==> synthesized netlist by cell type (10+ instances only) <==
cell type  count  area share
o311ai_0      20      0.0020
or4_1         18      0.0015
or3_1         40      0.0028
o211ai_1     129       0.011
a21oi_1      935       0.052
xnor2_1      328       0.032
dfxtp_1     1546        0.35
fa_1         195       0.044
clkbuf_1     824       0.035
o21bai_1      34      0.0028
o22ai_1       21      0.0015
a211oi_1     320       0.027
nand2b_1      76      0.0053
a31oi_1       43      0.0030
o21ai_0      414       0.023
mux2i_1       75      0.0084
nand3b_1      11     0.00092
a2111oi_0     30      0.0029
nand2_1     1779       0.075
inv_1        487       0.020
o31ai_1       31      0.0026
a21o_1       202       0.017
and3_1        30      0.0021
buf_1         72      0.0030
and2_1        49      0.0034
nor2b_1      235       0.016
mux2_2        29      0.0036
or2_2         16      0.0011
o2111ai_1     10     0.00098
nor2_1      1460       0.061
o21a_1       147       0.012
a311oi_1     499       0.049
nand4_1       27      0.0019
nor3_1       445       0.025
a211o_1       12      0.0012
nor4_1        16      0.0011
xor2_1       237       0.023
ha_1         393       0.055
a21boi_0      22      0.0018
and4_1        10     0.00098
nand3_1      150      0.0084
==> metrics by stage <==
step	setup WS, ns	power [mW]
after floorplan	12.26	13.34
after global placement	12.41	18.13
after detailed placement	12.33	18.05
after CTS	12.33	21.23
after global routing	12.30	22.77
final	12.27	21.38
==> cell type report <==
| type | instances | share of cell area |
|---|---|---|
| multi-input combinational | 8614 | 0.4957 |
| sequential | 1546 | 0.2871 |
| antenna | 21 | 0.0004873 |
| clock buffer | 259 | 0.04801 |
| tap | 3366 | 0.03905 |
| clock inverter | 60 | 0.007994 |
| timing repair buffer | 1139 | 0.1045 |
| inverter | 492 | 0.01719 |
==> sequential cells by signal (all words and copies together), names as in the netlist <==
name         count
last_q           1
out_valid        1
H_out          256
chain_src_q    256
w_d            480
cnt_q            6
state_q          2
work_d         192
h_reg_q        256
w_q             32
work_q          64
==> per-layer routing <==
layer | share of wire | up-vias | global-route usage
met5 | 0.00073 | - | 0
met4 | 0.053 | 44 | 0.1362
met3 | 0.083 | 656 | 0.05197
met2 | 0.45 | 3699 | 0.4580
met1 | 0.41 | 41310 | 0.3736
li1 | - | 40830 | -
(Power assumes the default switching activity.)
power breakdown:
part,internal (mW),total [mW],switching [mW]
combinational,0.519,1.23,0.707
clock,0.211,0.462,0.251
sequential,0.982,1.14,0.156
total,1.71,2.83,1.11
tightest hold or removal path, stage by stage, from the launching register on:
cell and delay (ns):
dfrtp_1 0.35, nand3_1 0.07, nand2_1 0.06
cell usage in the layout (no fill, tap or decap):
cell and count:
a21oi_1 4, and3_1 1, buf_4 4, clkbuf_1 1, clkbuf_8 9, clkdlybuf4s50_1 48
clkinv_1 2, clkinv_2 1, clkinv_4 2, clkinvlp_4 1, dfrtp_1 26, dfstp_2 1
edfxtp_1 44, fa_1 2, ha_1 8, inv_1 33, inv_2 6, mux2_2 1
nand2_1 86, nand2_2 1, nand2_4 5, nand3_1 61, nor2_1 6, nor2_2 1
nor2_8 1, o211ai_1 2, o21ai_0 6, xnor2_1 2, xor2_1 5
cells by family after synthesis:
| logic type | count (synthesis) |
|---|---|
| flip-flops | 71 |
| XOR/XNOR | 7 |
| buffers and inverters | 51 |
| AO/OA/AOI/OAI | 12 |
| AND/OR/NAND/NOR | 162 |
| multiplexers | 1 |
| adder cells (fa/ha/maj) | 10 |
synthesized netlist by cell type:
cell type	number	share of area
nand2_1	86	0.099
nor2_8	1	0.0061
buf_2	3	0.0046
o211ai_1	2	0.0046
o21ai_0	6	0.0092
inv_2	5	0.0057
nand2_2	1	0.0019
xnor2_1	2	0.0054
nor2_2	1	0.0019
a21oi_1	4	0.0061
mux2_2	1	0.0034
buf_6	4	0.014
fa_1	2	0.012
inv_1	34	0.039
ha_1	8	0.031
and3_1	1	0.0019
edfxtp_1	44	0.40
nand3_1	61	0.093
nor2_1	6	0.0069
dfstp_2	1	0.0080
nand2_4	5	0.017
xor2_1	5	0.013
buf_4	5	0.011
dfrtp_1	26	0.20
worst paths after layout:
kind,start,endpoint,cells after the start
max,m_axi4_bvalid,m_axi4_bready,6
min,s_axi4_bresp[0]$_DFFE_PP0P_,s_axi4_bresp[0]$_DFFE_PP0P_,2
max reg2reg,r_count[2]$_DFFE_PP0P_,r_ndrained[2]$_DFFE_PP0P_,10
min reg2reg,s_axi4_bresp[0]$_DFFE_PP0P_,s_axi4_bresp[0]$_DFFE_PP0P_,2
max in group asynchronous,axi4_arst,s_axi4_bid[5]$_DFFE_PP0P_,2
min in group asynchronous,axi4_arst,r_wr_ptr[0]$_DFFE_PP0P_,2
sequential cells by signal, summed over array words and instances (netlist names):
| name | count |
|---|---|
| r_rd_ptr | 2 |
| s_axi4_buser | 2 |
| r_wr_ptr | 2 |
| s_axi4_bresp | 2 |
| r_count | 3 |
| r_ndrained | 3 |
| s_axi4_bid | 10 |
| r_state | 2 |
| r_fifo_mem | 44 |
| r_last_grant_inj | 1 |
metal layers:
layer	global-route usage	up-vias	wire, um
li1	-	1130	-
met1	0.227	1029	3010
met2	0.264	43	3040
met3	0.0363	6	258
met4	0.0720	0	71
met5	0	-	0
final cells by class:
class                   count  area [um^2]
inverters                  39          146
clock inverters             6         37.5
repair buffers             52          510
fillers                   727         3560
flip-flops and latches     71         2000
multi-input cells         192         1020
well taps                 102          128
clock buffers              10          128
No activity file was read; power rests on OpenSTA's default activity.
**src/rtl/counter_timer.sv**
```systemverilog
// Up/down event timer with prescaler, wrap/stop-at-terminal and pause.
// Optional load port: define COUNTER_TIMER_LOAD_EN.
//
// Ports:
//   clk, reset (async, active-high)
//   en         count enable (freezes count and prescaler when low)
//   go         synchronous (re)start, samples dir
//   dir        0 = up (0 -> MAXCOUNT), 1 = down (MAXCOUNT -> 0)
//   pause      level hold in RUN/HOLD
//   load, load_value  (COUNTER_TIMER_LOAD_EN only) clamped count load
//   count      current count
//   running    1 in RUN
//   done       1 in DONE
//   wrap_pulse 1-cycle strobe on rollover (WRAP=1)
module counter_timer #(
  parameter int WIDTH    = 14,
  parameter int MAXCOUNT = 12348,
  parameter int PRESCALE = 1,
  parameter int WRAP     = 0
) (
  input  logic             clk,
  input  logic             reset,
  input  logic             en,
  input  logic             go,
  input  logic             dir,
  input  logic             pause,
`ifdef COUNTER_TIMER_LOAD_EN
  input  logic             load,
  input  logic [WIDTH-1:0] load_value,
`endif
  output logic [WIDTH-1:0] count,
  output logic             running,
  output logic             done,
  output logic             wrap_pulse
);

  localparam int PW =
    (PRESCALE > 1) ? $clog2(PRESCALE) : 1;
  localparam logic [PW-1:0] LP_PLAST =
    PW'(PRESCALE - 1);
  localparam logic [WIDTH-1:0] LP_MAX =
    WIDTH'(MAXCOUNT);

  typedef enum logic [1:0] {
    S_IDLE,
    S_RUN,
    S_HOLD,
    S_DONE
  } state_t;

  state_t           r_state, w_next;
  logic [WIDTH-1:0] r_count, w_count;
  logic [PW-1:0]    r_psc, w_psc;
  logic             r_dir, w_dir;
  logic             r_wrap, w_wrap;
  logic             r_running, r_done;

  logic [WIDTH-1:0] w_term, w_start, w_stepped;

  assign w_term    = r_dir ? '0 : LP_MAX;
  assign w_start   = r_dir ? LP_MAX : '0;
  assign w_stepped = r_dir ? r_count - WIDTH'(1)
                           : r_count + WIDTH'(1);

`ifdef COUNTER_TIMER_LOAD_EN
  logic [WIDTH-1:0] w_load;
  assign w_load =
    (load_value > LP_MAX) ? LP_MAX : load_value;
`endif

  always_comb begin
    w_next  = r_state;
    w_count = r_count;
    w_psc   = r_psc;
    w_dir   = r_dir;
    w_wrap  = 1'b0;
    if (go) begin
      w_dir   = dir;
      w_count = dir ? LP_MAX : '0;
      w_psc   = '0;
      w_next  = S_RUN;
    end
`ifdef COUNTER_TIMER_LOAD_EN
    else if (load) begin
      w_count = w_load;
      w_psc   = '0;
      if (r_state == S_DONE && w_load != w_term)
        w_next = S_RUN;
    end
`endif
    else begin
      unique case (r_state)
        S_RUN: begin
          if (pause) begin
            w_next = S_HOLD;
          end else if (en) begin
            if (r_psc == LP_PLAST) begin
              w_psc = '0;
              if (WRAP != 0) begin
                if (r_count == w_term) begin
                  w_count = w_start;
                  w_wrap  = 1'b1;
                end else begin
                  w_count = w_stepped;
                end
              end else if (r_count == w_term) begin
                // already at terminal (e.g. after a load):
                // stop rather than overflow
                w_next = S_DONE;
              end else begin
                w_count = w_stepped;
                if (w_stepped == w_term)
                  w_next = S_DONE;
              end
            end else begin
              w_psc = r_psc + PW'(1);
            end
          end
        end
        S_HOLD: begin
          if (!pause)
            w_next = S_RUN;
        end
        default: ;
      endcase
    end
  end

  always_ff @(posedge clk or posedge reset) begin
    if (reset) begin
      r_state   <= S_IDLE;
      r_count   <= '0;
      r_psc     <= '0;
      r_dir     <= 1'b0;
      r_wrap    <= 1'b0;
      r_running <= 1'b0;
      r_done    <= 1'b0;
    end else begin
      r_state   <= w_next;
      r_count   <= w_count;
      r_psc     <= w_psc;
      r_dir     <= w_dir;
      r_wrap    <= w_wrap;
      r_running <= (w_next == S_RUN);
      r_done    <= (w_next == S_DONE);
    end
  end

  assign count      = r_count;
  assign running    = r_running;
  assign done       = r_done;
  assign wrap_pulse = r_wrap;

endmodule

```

-=-=-

DIRECTIONS FOR THIS TASK:
I need the number of lines in the entries that include "sequential"; please give that number and nothing else.

RESPONSE:
4